I’ve been collecting these kinds of tools, probably way more than I actually need. From the left: a hole punch (this one makes a triangular hole), scissors, a brush for clearing away debris, a rotary cutter (careful, these things can be deadly), a straight-edge ruler, the wavy scissors and a tape dispenser with two kinds of tape (easy peel and not so). In the back is double-stick tape, which is a pain to use but more effective than a glue stick.
I also save the ribbons from presents received. I even like the way they look stashed in a big glass jar.
A puzzle lover is getting her gifts wrapped up in the crossword and scramble pages of the newspaper.

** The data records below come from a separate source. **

===== src/logic/gpabc_pkg.sv =====
// Package of register map, field layout and reset values for the three-port GPIO block
package gpabc_pkg;
   localparam int PORT_COUNT = 3;
   localparam int PORT_WIDTH = 8;
   localparam int SLOTS_PER_PORT = 4;
   localparam int SUBREG_COUNT = 4;
   // Printed offsets are not all multiples of four, so these are word indices
   localparam logic [11:0] PORT_A_SUBREG_SELECT_IDX = 12'hfd0;
   localparam logic [11:0] PORT_A_SUBREG_DATA_IDX = 12'hfd1;
   localparam logic [11:0] PORT_A_INPUT_SAMPLE_IDX = 12'hfd2;
   localparam logic [11:0] PORT_A_OUTPUT_DRIVE_IDX = 12'hfd3;
   localparam logic [11:0] PORT_B_SUBREG_SELECT_IDX = 12'hfd4;
   localparam logic [11:0] PORT_B_SUBREG_DATA_IDX = 12'hfd5;
   localparam logic [11:0] PORT_B_INPUT_SAMPLE_IDX = 12'hfd6;
   localparam logic [11:0] PORT_B_OUTPUT_DRIVE_IDX = 12'hfd7;
   localparam logic [11:0] PORT_C_SUBREG_SELECT_IDX = 12'hfd8;
   localparam logic [11:0] PORT_C_SUBREG_DATA_IDX = 12'hfd9;
   localparam logic [11:0] PORT_C_INPUT_SAMPLE_IDX = 12'hfda;
   localparam logic [11:0] PORT_C_OUTPUT_DRIVE_IDX = 12'hfdb;
   localparam logic [11:0] FIRST_IDX = PORT_A_SUBREG_SELECT_IDX;
   localparam logic [11:0] LAST_IDX = PORT_C_OUTPUT_DRIVE_IDX;
   localparam int ADDR_WIDTH = 14;
   // Slot numbers inside one port's block
   localparam logic [1:0] SLOT_SELECT = 2'h0;
   localparam logic [1:0] SLOT_DATA = 2'h1;
   localparam logic [1:0] SLOT_INPUT = 2'h2;
   localparam logic [1:0] SLOT_OUTPUT = 2'h3;
   // Sub-register codes reached through the data slot
   localparam logic [7:0] SUB_DIRECTION = 8'h01;
   localparam logic [7:0] SUB_ALT_FUNCTION = 8'h02;
   localparam logic [7:0] SUB_OPEN_DRAIN = 8'h03;
   localparam logic [7:0] SUB_SELECT_RESET = 8'h00;
   localparam logic [7:0] SUB_DATA_RESET = 8'h00;
   localparam logic [7:0] OUTPUT_DRIVE_RESET = 8'h00;
   localparam logic [7:0] DIRECTION_RESET = 8'h00;
   localparam logic [1:0] RESP_OKAY = 2'h0;
   localparam logic [1:0] RESP_SLVERR = 2'h2;
   typedef enum logic [1:0] {GPABC_W_IDLE, GPABC_W_RESP} gpabc_wstate_t;
   typedef enum logic [1:0] {GPABC_R_IDLE, GPABC_R_WAIT, GPABC_R_RESP} gpabc_rstate_t;
endpackage : gpabc_pkg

A foodie gets the New Seasons (a local organic food chain) supplement. Now let me show you how to make those curls.
Let’s say you are wrapping a cylindrical object, like a jar of jam. Start by rolling it up in enough paper to make two or three layers (here we used a colorful double page from a Burgess catalog). Tape up the bottom, with an empty cylinder extending beyond the top of the jar. Cut through all of the layers of paper to make strips. I made these about half an inch wide. Different papers have different properties, so adjust accordingly.

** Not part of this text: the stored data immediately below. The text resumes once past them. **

===== config.mk =====
export PLATFORM = sky130hd
export DESIGN_NAME = amlr_bank
export DESIGN_NICKNAME = d
export VERILOG_FILES = /design/src/verilog/amlr_pkg.sv /design/src/verilog/amlr_result_hold.sv /design/src/verilog/amlr_bank.sv
export SDC_FILE = /design/constraint.sdc
export NUM_CORES = 1
export LEC_CHECK = 0
export ABC_AREA = 1
export BUFFER_PORTS_ARGS = -buffer_cell sky130_fd_sc_hd__buf_2
export CORE_MARGIN = 2
export CORE_UTILIZATION = 35
export DETAILED_ROUTE_END_ITERATION = 7
export PLACE_DENSITY = 0.66
export SKIP_LAST_GASP = 1
export SYNTH_ARGS = -nofsm -noshare
export SYNTH_HDL_FRONTEND = slang
export SYNTH_SLANG_ARGS = --single-unit

===== constraint.sdc =====
create_clock -name core_clk -period 3 [get_ports core_clk]
set_input_delay 0.45 -clock core_clk [delete_from_list [all_inputs] [get_ports core_clk]]
set_output_delay 0.45 -clock core_clk [all_outputs]
set_load 0.01 [all_outputs]
--- src/pgp_pkg.sv ---
// Package for the pin data register block: offsets, widths, reset values.
// Assumes a 32-bit register port with full byte addresses.
package pgp_pkg;
	// ----------------------------------------
	// Geometry
	// ----------------------------------------
	localparam int unsigned NUM_PINS = 96;
	localparam int unsigned WORD_W = 32;
	localparam int unsigned NUM_WORDS = 3;
	localparam int unsigned ADDR_W = 32;
	// ----------------------------------------
	// Register offsets
	// ----------------------------------------
	localparam logic [31:0] OFS_OUT_LOW = 32'hD00A0018;
	localparam logic [31:0] OFS_OUT_MID = 32'hD00A001C;
	localparam logic [31:0] OFS_OUT_HIGH = 32'hD00A0020;
	localparam logic [31:0] OFS_IN_LOW = 32'hD00A0024;
	localparam logic [31:0] OFS_IN_MID = 32'hD00A0028;
	localparam logic [31:0] OFS_IN_HIGH = 32'hD00A002C;
	localparam logic [31:0] OFS_EN_LOW = 32'hD00A0000;
	localparam logic [31:0] OFS_DIR_LOW = 32'hD00A000C;
	// ----------------------------------------
	// Reset values
	// ----------------------------------------
	localparam logic [31:0] RST_OUT = 32'h00000000;
	localparam logic [31:0] RST_IN = 32'h00000000;
	localparam logic [31:0] RST_EN = 32'h00000000;
	localparam logic [31:0] RST_DIR = 32'hFFFFFFFF;
	localparam logic [31:0] RD_UNMAPPED = 32'h00000000;
endpackage

--- src/pgp_sync2.sv ---
// Two-stage synchroniser for a vector of pin levels.
// Assumes inputs are asynchronous to i_ref_clk.
`timescale 1ns/1ps
module pgp_sync2 #(
	parameter int unsigned WIDTH = 96
) (
	input wire logic i_ref_clk,
	input wire logic i_reset,
	input wire logic [WIDTH-1:0] i_async,
	output logic [WIDTH-1:0] o_sync
);
	logic [WIDTH-1:0] meta_ff;
	logic [WIDTH-1:0] sync_ff;

	// ----------------------------------------
	// Two flip-flops
	// ----------------------------------------
	always_ff @(posedge i_ref_clk) begin
		if (i_reset) begin
			meta_ff <= '0;
			sync_ff <= '0;
		end else begin
			meta_ff <= i_async;
			sync_ff <= meta_ff;
		end
	end

	assign o_sync = sync_ff;
endmodule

Fully open the scissors (or use a kitchen knife) and hold one edge flat against your thumb at the base of a strip. Using light pressure, run the strip between thumb and blade from base to tip. Repeat until you have worked your way around the cylinder and all of the strips are curled. You can play with the curls like you would a hairdo, loosening them up or whatever. Tying them loosely with the kitchen string will bring them together to cover the top of the jar.

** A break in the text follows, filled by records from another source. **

`config.mk`:
```
export PLATFORM = sky130hd
export DESIGN_NAME = psram_host_ctrl
export DESIGN_NICKNAME = d
export VERILOG_FILES = /design/src/common/psram_ctrl_pkg.sv /design/src/common/timer_if.sv /design/src/core/psram_host_ctrl.sv /design/src/core/cycle_timer.sv
export SDC_FILE = /design/constraint.sdc
export NUM_CORES = 1
export LEC_CHECK = 0
export BUFFER_PORTS_ARGS = -buffer_cell sky130_fd_sc_hd__buf_2
export CAP_MARGIN = 10
export CORE_UTILIZATION = 52
export CTS_CLUSTER_DIAMETER = 100
export DETAILED_ROUTE_END_ITERATION = 10
export PLACE_DENSITY = 0.79
export SETUP_SLACK_MARGIN = 0.05
export SLEW_MARGIN = 0
export SYNTH_ARGS = -nofsm -noshare
export SYNTH_HDL_FRONTEND = slang
export SYNTH_SLANG_ARGS = --single-unit
```
`constraint.sdc`:
```
create_clock -name core_clk -period 2.95 [get_ports core_clk]
set_input_delay 0.1475 -clock core_clk [delete_from_list [all_inputs] [get_ports core_clk]]
set_output_delay 0.1475 -clock core_clk [all_outputs]
set_load 0.05 [all_outputs]
```
`src/common/psram_ctrl_pkg.sv`:
```
// Constants, timing counts and enumerations for the pseudo-static memory controller
package psram_ctrl_pkg;

  // Core clock rate
  localparam int CLK_MHZ = 20;

  // Least time in ns to whole cycles, rounded up, never below one
  function automatic int cyc_min(input int ns);
    int c;
    c = (ns * CLK_MHZ + 999) / 1000;
    return (c < 1) ? 1 : c;
  endfunction

  // Longest time in ns to whole cycles, rounded down, never below one
  function automatic int cyc_max(input int ns);
    int c;
    c = (ns * CLK_MHZ) / 1000;
    return (c < 1) ? 1 : c;
  endfunction

  // Memory timing figures as printed
  localparam int ACCESS_NS = 70;
  localparam int ADDRESS_VALID_TO_WRITE_END_NS = 70;
  localparam int WRITE_HIGH_MIN_TIME_NS = 10;
  localparam int DESELECT_TO_SLEEP_LOW_NS = 5;
  localparam int SLEEP_LOW_TO_WRITE_LOW_MIN_NS = 10;
  localparam int SLEEP_LOW_TO_WRITE_LOW_MAX_NS = 500;
  localparam int SLEEP_PULSE_MIN_WIDTH_US = 10;
  localparam int POWERUP_INIT_TIME_US = 150;
  localparam int POWERDOWN_RECOVERY_TIME_US = 150;
  localparam int MAX_SELECT_LOW_TIME_US = 8;

  // Cycle counts derived from the figures
  localparam int ACCESS_CYC = cyc_min(ACCESS_NS);
  localparam int AW_CYC = cyc_min(ADDRESS_VALID_TO_WRITE_END_NS);
  localparam int WPH_CYC = cyc_min(WRITE_HIGH_MIN_TIME_NS);
  localparam int CDZZ_CYC = cyc_min(DESELECT_TO_SLEEP_LOW_NS);
  localparam int ZZWE_MIN_CYC = cyc_min(SLEEP_LOW_TO_WRITE_LOW_MIN_NS);
  localparam int ZZWE_MAX_CYC = cyc_max(SLEEP_LOW_TO_WRITE_LOW_MAX_NS);
  localparam int ZZ_CYC = cyc_min(SLEEP_PULSE_MIN_WIDTH_US * 1000);
  localparam int PU_CYC = cyc_min(POWERUP_INIT_TIME_US * 1000);
  localparam int R_CYC = cyc_min(POWERDOWN_RECOVERY_TIME_US * 1000);
  localparam int CEM_CYC = cyc_max(MAX_SELECT_LOW_TIME_US * 1000);

  // Read data synchroniser depth and extra wait for agreement
  localparam int SYNC_DEPTH = 3;
  localparam int RD_AGREE_CYC = 3;

  // Timer width
  localparam int TIMER_W = 12;

  // Configuration register layout and power-up default
  localparam int CFG_SLEEP_BIT = 4;
  localparam logic [7:0] CFG_DEFAULT = 8'h70;

  // User commands
  typedef enum logic [1:0] {
    OP_READ = 2'h0,
    OP_WRITE = 2'h1,
    OP_CFG = 2'h2,
    OP_SLEEP = 2'h3
  } op_e;

  // Sequencer states, codes step in Gray order as listed
  typedef enum logic [3:0] {
    S_INIT = 4'h0,
    S_IDLE = 4'h1,
    S_WR = 4'h3,
    S_RD = 4'h2,
    S_RD_CAP = 4'h6,
    S_ACC_END = 4'h7,
    S_CFG_DESEL = 4'h5,
    S_CFG_ZZ = 4'h4,
    S_CFG_WE = 4'hc,
    S_DPD_DESEL = 4'hd,
    S_DPD_LOW = 4'hf,
    S_DPD_RECOV = 4'he
  } state_e;

endpackage

```
`src/common/timer_if.sv`:
```
// Load and done signals between the sequencer and its duration timer
`timescale 1ns/1ps
interface timer_if #(parameter int TW = 12);
  logic load;
  logic [TW-1:0] load_val;
  logic done;

  modport ctl (output load, output load_val, input done);
  modport tmr (input load, input load_val, output done);
endinterface

```
`src/core/psram_host_ctrl.sv`:
```
// Host-side sequencer for an asynchronous pseudo-static memory
//
// How it works
// - Chip select low never exceeds eight microseconds
// - Write strobe low never exceeds eight microseconds
// - No access before power-up initialization ends
// - Sleep pin held low at least ten microseconds for power-down
// - Chip select high before sleep pin falls
// - Config load: strobe falls 10-500 ns after sleep
// - Address stable 70 ns before write end
// - Write strobe high at least 10 ns between
// - Wait 150 us after deep power-down exit
`timescale 1ns/1ps
module psram_host_ctrl
  import psram_ctrl_pkg::*;
#(
  parameter int ADDR_W = 22,
  parameter int DATA_W = 16
)
(
  input logic core_clk,
  input logic rst,
  input logic req_valid,
  input op_e req_op,
  input logic [ADDR_W-1:0] req_addr,
  input logic [DATA_W-1:0] req_wdata,
  input logic [1:0] req_be,
  input logic stay_asleep,
  output logic req_ready,
  output logic rsp_valid,
  output logic [DATA_W-1:0] rsp_data,
  output logic [ADDR_W-1:0] mem_addr,
  output logic [DATA_W-1:0] mem_dq_out,
  output logic mem_dq_oe_n,
  input logic [DATA_W-1:0] mem_dq_in,
  output logic mem_ce_n,
  output logic mem_oe_n,
  output logic mem_we_n,
  output logic mem_lb_n,
  output logic mem_ub_n,
  output logic sleep_control_n
);

  if (ADDR_W < 8 || DATA_W != 16 || PU_CYC >= (1 << TIMER_W) || R_CYC >= (1 << TIMER_W))
  begin : g_chk
    $error("psram_host_ctrl: unsupported width or timer too narrow");
  end

  // Timer load value for a given state duration in cycles
  function automatic logic [TIMER_W-1:0] dur(input int cyc);
    return TIMER_W'(cyc - 1);
  endfunction

  timer_if #(.TW(TIMER_W)) tif ();

  cycle_timer #(.TW(TIMER_W), .RESET_COUNT(PU_CYC - 1)) u_timer (
    .core_clk(core_clk),
    .rst(rst),
    .t(tif)
  );

  state_e state;
  state_e next_state;
  op_e op;
  logic [7:0] cfg_shadow;
  logic [DATA_W-1:0] dq_s1;
  logic [DATA_W-1:0] dq_s2;
  logic [DATA_W-1:0] dq_s3;
  logic accept;
  logic agree;

  assign accept = (state == S_IDLE) && req_valid;
  assign agree = (dq_s2 == dq_s3);

  // Next state; every state but S_IDLE waits out its timer, S_RD_CAP only until the samples agree
  always_comb
  begin
    next_state = state;
    unique case (state)
      S_INIT: if (tif.done) next_state = S_IDLE;
      S_IDLE:
      begin
        if (req_valid)
        begin
          unique case (req_op)
            OP_READ: next_state = S_RD;
            OP_WRITE: next_state = S_WR;
            OP_CFG: next_state = S_CFG_DESEL;
            OP_SLEEP: next_state = S_DPD_DESEL;
          endcase
        end
      end
      S_WR: if (tif.done) next_state = S_ACC_END;
      S_RD: if (tif.done) next_state = S_RD_CAP;
      S_RD_CAP: if (agree || tif.done) next_state = S_ACC_END;
      S_ACC_END: if (tif.done) next_state = S_IDLE;
      S_CFG_DESEL: if (tif.done) next_state = S_CFG_ZZ;
      S_CFG_ZZ: if (tif.done) next_state = S_CFG_WE;
      S_CFG_WE: if (tif.done) next_state = S_ACC_END;
      S_DPD_DESEL: if (tif.done) next_state = S_DPD_LOW;
      S_DPD_LOW: if (tif.done && !stay_asleep) next_state = S_DPD_RECOV;
      S_DPD_RECOV: if (tif.done) next_state = S_IDLE;
      default: next_state = S_IDLE;
    endcase
  end

  // Timer reload on every state change
  always_comb
  begin
    tif.load = (next_state != state);
    tif.load_val = dur(1);
    unique case (next_state)
      S_WR: tif.load_val = dur(AW_CYC);
      S_RD: tif.load_val = dur(ACCESS_CYC + SYNC_DEPTH);
      S_RD_CAP: tif.load_val = dur(RD_AGREE_CYC);
      S_ACC_END: tif.load_val = dur(WPH_CYC);
      S_CFG_DESEL: tif.load_val = dur(CDZZ_CYC);
      S_CFG_ZZ: tif.load_val = dur(ZZWE_MIN_CYC);
      S_CFG_WE: tif.load_val = dur(AW_CYC);
      S_DPD_DESEL: tif.load_val = dur(CDZZ_CYC);
      S_DPD_LOW: tif.load_val = dur(ZZ_CYC);
      // Power-down only when bit 4 was cleared, else partial refresh
      S_DPD_RECOV: tif.load_val = cfg_shadow[CFG_SLEEP_BIT] ? dur(1) : dur(R_CYC);
      default: tif.load_val = dur(1);
    endcase
  end

  // State register
  always_ff @(posedge core_clk)
  begin
    if (rst)
    begin
      state <= S_INIT;
    end
    else
    begin
      state <= next_state;
    end
  end

  // Request capture and configuration shadow
  always_ff @(posedge core_clk)
  begin
    if (rst)
    begin
      op <= OP_READ;
      mem_addr <= '0;
      mem_dq_out <= '0;
      cfg_shadow <= CFG_DEFAULT;
    end
    else if (accept)
    begin
      op <= req_op;
      mem_addr <= req_addr;
      mem_dq_out <= req_wdata;
      if (req_op == OP_CFG)
      begin
        cfg_shadow <= req_addr[7:0];
      end
    end
  end

  // Memory control pins decoded from the coming state
  always_ff @(posedge core_clk)
  begin
    if (rst)
    begin
      mem_ce_n <= 1'b1;
      mem_oe_n <= 1'b1;
      mem_we_n <= 1'b1;
      mem_lb_n <= 1'b1;
      mem_ub_n <= 1'b1;
      mem_dq_oe_n <= 1'b1;
      sleep_control_n <= 1'b1;
    end
    else
    begin
      mem_ce_n <= !(next_state inside {S_WR, S_RD, S_RD_CAP, S_CFG_ZZ, S_CFG_WE});
      mem_oe_n <= !(next_state inside {S_RD, S_RD_CAP});
      mem_we_n <= !(next_state inside {S_WR, S_CFG_WE});
      mem_dq_oe_n <= !(next_state == S_WR);
      mem_lb_n <= !((next_state == S_WR && req_be[0]) || next_state inside {S_RD, S_RD_CAP});
      mem_ub_n <= !((next_state == S_WR && req_be[1]) || next_state inside {S_RD, S_RD_CAP});
      sleep_control_n <= !(next_state inside {S_CFG_ZZ, S_CFG_WE, S_DPD_LOW});
      if (state == S_WR)
      begin
        mem_lb_n <= mem_lb_n;
        mem_ub_n <= mem_ub_n;
      end
    end
  end

  // Read data synchroniser, three stages
  always_ff @(posedge core_clk)
  begin
    if (rst)
    begin
      dq_s1 <= '0;
      dq_s2 <= '0;
      dq_s3 <= '0;
    end
    else
    begin
      dq_s1 <= mem_dq_in;
      dq_s2 <= dq_s1;
      dq_s3 <= dq_s2;
    end
  end

  // User handshake and read answer
  always_ff @(posedge core_clk)
  begin
    if (rst)
    begin
      req_ready <= 1'b0;
      rsp_valid <= 1'b0;
      rsp_data <= '0;
    end
    else
    begin
      req_ready <= (next_state == S_IDLE);
      rsp_valid <= (state == S_RD_CAP) && (next_state != S_RD_CAP);
      if ((state == S_RD_CAP) && (next_state != S_RD_CAP))
      begin
        rsp_data <= dq_s3;
      end
    end
  end

  // Checking helpers: saturating low-time and quiet-time counters
  function automatic logic [TIMER_W-1:0] sat_inc(input logic [TIMER_W-1:0] v);
    return (v == '1) ? v : v + 1'b1;
  endfunction

  logic [TIMER_W-1:0] ce_lo;
  logic [TIMER_W-1:0] we_lo;
  logic [TIMER_W-1:0] zz_lo;
  logic [TIMER_W-1:0] quiet;
  logic woke;

  always_ff @(posedge core_clk)
  begin
    if (rst)
    begin
      ce_lo <= '0;
      we_lo <= '0;
      zz_lo <= '0;
      quiet <= '0;
      woke <= 1'b0;
    end
    else
    begin
      ce_lo <= mem_ce_n ? '0 : sat_inc(ce_lo);
      we_lo <= mem_we_n ? '0 : sat_inc(we_lo);
      zz_lo <= sleep_control_n ? '0 : sat_inc(zz_lo);
      quiet <= sat_inc(quiet);
      if (state == S_DPD_LOW && next_state == S_DPD_RECOV && !cfg_shadow[CFG_SLEEP_BIT])
      begin
        quiet <= '0;
        woke <= 1'b1;
      end
    end
  end

  localparam int A_ZZWE_LO = ZZWE_MIN_CYC;
  localparam int A_ZZWE_HI = ZZWE_MAX_CYC;
endmodule

```
`src/core/cycle_timer.sv`:
```
// Down counter that times each sequencer state
`timescale 1ns/1ps
module cycle_timer
  import psram_ctrl_pkg::*;
#(
  parameter int TW = 12,
  parameter int RESET_COUNT = 0
)
(
  input logic core_clk,
  input logic rst,
  timer_if.tmr t
);

  if (RESET_COUNT >= (1 << TW) || RESET_COUNT < 0)
  begin : g_chk
    $error("cycle_timer: reset count does not fit the counter");
  end

  logic [TW-1:0] count;

  // Load on request, else count down to zero and hold
  always_ff @(posedge core_clk)
  begin
    if (rst)
    begin
      count <= TW'(RESET_COUNT);
    end
    else if (t.load)
    begin
      count <= t.load_val;
    end
    else if (count != '0)
    begin
      count <= count - 1'b1;
    end
  end

  assign t.done = (count == '0);

endmodule

```
==> flow_metrics.py, run 1 <==
metrics = {
    "status": {
        "status": "completed",
    },
    "cells_and_area": {
        "final_common_cell": "dfxtp_1",
        "area_growth_pct": 37.1,
        "fin_area_sq_mm": 0.00670,
        "final_cell_mix": "dfxtp_1, buf_2, nand2_1, dlygate4sd3_1, nor2b_1",
        "drive_above_1_share_pct": 24.2,
        "antenna_cells": 0,
        "fin_nets": 771,
    },
    "worst_setup_path": {
        "cp-end-kind": "flip-flop",
        "critical_path.max_stage_delay_ps": 430,
        "path_cells": "inv_1 -> ha_1 -> nor4b_2 -> nand3_1 -> a22oi_1 -> o221a_2 -> and3_1 -> a41oi_2 -> o21ai_0",
        "critical_path.top_delay_family": "simple AND/OR/NAND/NOR gates",
        "worstPathMaxFanout": 8,
        "required_ps": 3370,
        "startpoint_type": "flip-flop",
        "path_class": "reg -> reg",
        "cpMaxStageDelayCell": "nor4b_2",
        "path_buf_inv": 1,
        "worstPathArrival_ps": 3220,
    },
    "synthesis": {
        "synth_compound_area_share_pct": 12.7,
        "synthXorXnorAreaFrac_pct": 4.48,
        "synth_top_area_cell": "dfxtp_1",
        "synth-adder-area-share_pct": 0.256,
        "synth_cell_types": 61,
        "synth_top_area_share_pct": 52.5,
        "synth_edf_count": 0,
        "synth_mux_area_share_pct": 3.48,
        "synth-main-ff-cell": "dfxtp_1",
        "syn_inst": 531,
        "netlist_top_cells_area": "dfxtp_1, nand2_1, nor2b_1, a21oi_1, mux2i_1",
        "synthSimpleGateAreaFrac_pct": 23.3,
        "yosys_warnings": 0,
        "netlist_area_sq_mm": 0.00488,
        "ys_ff_latch": 128,
        "async_reset_ff_share_pct": 0,
        "synth.net_count": 594,
        "synth_top_family_by_area": "simple AND/OR/NAND/NOR gates",
        "synth_area_per_cell_sq_um": 9.20,
        "ys_seq_area_share_pct": 52.5,
    },
    "timing": {
        "max_freq_ghz": 0.356,
        "fin_worst_skew_ps": 12.9,
        "setup_viol": 0,
        "tightest_slew_ps": 806,
        "period_share_pct": 95.1,
        "min_period_ps": 2810,
        "fin_tns_setup_ps": 0,
        "slew_violations": 0,
        "grt_setup_unrepaired": "no",
        "slew-limit-headroom_pct": 45.5,
        "hold_viol_final": 0,
    },
    "placed_design": {
        "place_hpwl_microns": 7630,
        "portBuffers": 124,
        "gp_congestion": 0.906,
        "placedInstanceArea_sq_mm": 0.00556,
    },
    "detailed_routing": {
        "ant_nets": 0,
        "vias_per_cell": 5.45,
        "drtIter0Drc": 361,
        "wl_per_cell_microns": 15.8,
        "dr.pass1.iters": 6,
        "wl_microns": 13100,
        "route.detailed.drc": 0,
        "vias": 4528,
    },
    "floorplanning": {
        "coreArea_sq_mm": 0.00915,
        "start_util_pct": 53.4,
        "rows": 35,
        "num_io_pins": 125,
        "dieArea_sq_mm": 0.00979,
        "dieHeight_microns": 98.9,
        "die_w_microns": 98.9,
    },
    "grt": {
        "grt_pass1_vias": 4558,
        "grt_max_degree": 72,
        "grt_pass1_wl_microns": 21400,
        "grt_overflow": 0,
        "antenna_found_initial": 0,
        "grtUsageTotal_pct": 27.9,
    },
    "job": {
        "maxCapViolations": 0,
    },
    "clock_tree": {
        "tritoncts": "yes",
        "clk_pin_slew_worst_paths_ps": 60,
        "clock-root-buffer": "clkbuf_8",
        "numCtsBuffers": 17,
        "clock_latency_ps": 510,
        "cts.sinks": 128,
        "clk_path_buf_depth": 2,
        "htreeDepth": 4,
    },
    "power": {
        "intPower_uw": 3000,
        "p_seq_share_pct": 45.7,
        "clockPowerShare_pct": 49.3,
        "switching_share_pct": 22.8,
        "ir_drop_mv": 0.430,
        "power_leakage_uw": 0.00296,
        "power_density_mw_per_mm2": 581,
        "switching_power_uw": 888,
        "p_comb_share_pct": 5.0,
    },
    "worst_hold_path": {
        "holdCritPathClass": "in -> reg",
    },
}
[timing repair]
item | in CTS | in global routing
gates resized for setup | 0 | 2
buffers inserted | 0 | 0
hold endpoints to repair | 57 | 0
setup endpoints to repair | 0 | 9
hold buffers | 58 | 0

It’s a fun way to dress up homemade gifts from the pantry.
The front jar of pickles is done up in a comics page. For the small square shape on the right, I layered two colors of construction paper.
A flat sheet of construction paper was cut into strips down both sides, leaving a smooth strip down the middle. Layered on top of that is a comics sheet treated similarly. I held them in place with a piece from the ribbon jar before curling the strips.
Once you get comfortable with curling paper strips, one thing will naturally lead to another. Here, I’ve rolled a sheet of curls like the one used on the package before, making a kind of bow, and topped it off with a dried Chinese lantern from the garden. Richard loves the Get Fuzzy comic strip, so I used one of those from the Sunday paper to make the gift tag.
And finally, here is a gift basket (from Goodwill) with color-coordinated gifts, some wrapped, some not, and dried hydrangea blossoms tucked into the blank spaces.
Doing Elf duty is the happiest part of holiday preparation for me. Alas, I am fresh out of things to wrap. Guess I will console myself by arranging these things under the tree, amping up the seasonal music (’Motown Christmas Gift’ is my current fave), plugging in the lights and settling down with a piping hot libation. I hope the coming days bring you all the joy you can handle.